DESCRIPTION OF THE TASK: The lines from the start of the listing through the line containing "after global placement" should be printed exactly, and no other lines should be printed.

DATA TO USE:

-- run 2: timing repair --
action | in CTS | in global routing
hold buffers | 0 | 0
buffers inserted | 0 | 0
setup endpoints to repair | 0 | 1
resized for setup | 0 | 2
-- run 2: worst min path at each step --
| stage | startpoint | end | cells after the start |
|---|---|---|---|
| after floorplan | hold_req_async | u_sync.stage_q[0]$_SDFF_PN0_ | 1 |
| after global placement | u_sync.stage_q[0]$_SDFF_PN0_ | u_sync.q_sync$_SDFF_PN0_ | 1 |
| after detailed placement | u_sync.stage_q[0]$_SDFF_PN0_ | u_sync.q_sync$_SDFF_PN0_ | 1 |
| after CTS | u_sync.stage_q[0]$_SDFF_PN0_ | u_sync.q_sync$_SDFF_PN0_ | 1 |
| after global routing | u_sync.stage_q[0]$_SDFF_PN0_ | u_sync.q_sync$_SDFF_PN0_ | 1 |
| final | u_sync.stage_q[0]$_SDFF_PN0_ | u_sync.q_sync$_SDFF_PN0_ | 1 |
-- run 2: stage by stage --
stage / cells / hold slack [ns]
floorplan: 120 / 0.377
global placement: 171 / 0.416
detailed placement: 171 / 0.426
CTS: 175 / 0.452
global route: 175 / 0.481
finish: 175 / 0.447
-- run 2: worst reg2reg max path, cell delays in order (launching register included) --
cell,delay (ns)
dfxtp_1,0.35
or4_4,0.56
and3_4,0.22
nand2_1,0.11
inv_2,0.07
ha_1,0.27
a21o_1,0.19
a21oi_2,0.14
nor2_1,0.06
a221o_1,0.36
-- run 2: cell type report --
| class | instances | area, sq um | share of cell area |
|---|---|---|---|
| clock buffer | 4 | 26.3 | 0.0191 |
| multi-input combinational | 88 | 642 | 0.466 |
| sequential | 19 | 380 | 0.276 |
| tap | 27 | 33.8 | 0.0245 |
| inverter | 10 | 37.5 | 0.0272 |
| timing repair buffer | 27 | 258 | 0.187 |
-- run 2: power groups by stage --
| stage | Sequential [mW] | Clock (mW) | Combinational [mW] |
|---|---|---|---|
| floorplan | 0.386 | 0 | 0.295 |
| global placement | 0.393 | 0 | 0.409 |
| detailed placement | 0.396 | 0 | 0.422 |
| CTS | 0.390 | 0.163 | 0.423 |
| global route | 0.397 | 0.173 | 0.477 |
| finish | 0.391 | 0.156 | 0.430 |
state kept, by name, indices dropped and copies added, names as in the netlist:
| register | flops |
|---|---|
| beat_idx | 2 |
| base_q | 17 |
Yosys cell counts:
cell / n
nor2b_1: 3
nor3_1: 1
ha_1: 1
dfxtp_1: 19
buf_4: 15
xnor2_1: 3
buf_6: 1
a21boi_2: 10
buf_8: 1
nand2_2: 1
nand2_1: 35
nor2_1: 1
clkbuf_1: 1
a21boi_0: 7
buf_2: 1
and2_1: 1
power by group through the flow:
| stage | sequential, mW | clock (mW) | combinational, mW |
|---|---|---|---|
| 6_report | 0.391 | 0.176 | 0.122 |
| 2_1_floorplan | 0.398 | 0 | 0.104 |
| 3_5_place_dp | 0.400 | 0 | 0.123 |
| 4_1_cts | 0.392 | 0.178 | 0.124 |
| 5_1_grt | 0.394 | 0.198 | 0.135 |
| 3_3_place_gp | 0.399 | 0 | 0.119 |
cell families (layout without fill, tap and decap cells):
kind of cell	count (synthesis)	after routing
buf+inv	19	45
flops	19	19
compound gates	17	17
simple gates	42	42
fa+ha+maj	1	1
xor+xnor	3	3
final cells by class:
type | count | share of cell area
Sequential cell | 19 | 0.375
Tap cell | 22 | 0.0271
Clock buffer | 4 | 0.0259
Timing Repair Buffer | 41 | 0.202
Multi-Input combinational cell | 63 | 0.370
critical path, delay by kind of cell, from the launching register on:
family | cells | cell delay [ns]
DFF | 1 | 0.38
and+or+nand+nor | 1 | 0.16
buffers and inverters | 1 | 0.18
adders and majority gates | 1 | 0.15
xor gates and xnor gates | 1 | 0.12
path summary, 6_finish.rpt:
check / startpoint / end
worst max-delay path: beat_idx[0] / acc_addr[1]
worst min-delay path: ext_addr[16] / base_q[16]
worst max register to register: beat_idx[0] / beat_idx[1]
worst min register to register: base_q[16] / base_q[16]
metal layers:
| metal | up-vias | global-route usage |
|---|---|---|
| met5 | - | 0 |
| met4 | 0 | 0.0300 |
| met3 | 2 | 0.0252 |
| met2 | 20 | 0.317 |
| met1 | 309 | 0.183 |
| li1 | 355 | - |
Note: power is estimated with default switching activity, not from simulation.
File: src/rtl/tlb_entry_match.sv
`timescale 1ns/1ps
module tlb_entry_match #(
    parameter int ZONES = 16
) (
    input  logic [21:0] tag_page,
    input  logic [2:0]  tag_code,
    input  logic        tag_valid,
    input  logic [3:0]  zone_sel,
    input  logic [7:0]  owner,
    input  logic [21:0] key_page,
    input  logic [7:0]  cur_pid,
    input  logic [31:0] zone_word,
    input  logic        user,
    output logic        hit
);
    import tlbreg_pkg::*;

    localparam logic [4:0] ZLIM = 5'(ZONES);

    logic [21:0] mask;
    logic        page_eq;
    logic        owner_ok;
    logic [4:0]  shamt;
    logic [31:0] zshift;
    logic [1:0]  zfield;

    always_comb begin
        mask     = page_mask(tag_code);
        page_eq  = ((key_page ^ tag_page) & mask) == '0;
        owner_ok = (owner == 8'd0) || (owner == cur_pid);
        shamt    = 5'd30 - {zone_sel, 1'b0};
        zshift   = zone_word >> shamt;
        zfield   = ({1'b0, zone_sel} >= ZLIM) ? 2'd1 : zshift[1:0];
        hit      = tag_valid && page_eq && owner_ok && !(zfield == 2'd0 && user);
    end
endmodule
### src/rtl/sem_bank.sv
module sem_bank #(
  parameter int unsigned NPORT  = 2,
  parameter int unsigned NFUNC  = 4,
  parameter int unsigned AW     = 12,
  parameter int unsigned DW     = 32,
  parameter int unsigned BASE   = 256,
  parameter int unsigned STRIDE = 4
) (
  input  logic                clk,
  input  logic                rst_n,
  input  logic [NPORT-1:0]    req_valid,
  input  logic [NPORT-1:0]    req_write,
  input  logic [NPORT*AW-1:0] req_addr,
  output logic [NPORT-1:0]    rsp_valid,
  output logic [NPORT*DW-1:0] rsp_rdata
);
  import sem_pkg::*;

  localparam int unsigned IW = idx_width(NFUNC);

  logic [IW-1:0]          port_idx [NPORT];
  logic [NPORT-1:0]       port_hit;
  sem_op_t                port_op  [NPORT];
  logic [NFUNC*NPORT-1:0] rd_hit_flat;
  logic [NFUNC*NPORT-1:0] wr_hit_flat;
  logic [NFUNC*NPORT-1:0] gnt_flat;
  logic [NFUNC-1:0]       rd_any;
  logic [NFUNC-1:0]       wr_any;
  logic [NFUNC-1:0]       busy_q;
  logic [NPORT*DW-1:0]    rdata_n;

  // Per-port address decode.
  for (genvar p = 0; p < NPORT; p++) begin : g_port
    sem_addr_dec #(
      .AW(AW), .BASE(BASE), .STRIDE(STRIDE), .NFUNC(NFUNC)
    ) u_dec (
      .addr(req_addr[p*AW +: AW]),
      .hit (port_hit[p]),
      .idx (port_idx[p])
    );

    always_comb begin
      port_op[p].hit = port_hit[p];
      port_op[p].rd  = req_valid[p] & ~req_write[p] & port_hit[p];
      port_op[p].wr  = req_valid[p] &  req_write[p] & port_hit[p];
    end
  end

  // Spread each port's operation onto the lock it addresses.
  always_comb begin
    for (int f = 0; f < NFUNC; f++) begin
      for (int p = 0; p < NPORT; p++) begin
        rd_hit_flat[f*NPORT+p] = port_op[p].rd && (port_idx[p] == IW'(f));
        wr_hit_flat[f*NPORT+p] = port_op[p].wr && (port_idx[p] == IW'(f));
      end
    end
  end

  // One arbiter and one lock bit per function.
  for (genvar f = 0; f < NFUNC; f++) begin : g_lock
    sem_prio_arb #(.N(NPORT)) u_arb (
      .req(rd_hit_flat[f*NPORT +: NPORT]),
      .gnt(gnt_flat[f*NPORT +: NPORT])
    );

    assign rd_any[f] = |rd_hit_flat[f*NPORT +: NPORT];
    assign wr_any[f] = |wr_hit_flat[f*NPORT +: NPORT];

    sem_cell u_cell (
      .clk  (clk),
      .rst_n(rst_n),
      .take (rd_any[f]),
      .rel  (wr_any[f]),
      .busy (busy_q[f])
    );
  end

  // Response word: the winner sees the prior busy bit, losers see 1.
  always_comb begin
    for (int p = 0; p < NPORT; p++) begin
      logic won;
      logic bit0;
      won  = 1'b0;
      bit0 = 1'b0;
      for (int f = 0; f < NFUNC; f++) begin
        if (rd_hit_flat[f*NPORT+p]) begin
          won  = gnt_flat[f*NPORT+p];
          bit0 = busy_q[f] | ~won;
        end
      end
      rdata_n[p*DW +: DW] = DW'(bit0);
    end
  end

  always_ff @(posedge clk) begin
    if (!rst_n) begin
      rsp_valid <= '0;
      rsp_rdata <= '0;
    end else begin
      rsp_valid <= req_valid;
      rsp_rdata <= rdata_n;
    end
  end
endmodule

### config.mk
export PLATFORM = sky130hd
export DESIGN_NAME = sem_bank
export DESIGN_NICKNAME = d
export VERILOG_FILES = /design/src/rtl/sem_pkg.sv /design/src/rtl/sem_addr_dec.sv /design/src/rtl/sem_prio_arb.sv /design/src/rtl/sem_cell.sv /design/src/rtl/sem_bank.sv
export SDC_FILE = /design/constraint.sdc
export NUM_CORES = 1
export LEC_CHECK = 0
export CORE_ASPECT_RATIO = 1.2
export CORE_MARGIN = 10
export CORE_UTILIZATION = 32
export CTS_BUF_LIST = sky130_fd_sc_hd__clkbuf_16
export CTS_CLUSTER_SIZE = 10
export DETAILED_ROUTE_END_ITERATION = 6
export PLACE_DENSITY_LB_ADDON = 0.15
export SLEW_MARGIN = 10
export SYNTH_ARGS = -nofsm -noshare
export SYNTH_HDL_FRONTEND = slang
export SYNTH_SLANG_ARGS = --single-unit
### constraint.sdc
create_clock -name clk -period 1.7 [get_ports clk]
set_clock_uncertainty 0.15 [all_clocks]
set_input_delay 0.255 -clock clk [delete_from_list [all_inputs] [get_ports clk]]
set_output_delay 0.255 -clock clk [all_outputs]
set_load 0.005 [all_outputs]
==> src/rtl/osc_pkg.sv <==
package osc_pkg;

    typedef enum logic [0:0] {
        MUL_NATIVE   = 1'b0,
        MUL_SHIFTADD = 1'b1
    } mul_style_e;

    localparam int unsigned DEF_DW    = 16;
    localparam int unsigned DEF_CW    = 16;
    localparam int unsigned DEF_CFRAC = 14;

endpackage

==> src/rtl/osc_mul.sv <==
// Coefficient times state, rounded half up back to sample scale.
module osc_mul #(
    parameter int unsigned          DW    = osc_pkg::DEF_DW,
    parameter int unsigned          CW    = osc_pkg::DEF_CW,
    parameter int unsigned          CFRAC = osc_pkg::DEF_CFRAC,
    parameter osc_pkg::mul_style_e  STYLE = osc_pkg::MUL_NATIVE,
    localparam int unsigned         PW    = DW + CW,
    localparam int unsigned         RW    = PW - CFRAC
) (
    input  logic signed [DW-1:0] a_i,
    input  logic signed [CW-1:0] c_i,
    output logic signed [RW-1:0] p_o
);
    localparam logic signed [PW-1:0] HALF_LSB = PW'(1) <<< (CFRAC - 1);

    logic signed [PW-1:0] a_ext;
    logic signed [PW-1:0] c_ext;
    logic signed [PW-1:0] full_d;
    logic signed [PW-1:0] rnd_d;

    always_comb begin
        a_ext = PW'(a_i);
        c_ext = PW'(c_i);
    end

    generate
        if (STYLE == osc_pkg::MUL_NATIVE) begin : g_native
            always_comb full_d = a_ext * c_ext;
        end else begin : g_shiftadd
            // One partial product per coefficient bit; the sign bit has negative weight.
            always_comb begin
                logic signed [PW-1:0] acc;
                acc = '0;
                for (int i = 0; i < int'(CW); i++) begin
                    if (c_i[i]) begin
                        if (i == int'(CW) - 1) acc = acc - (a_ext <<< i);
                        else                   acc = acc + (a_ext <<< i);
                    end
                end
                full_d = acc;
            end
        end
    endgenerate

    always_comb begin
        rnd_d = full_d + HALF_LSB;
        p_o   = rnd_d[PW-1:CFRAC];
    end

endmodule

RESPONSE TO THIS TASK:
-- run 2: timing repair --
action | in CTS | in global routing
hold buffers | 0 | 0
buffers inserted | 0 | 0
setup endpoints to repair | 0 | 1
resized for setup | 0 | 2
-- run 2: worst min path at each step --
| stage | startpoint | end | cells after the start |
|---|---|---|---|
| after floorplan | hold_req_async | u_sync.stage_q[0]$_SDFF_PN0_ | 1 |
| after global placement | u_sync.stage_q[0]$_SDFF_PN0_ | u_sync.q_sync$_SDFF_PN0_ | 1 |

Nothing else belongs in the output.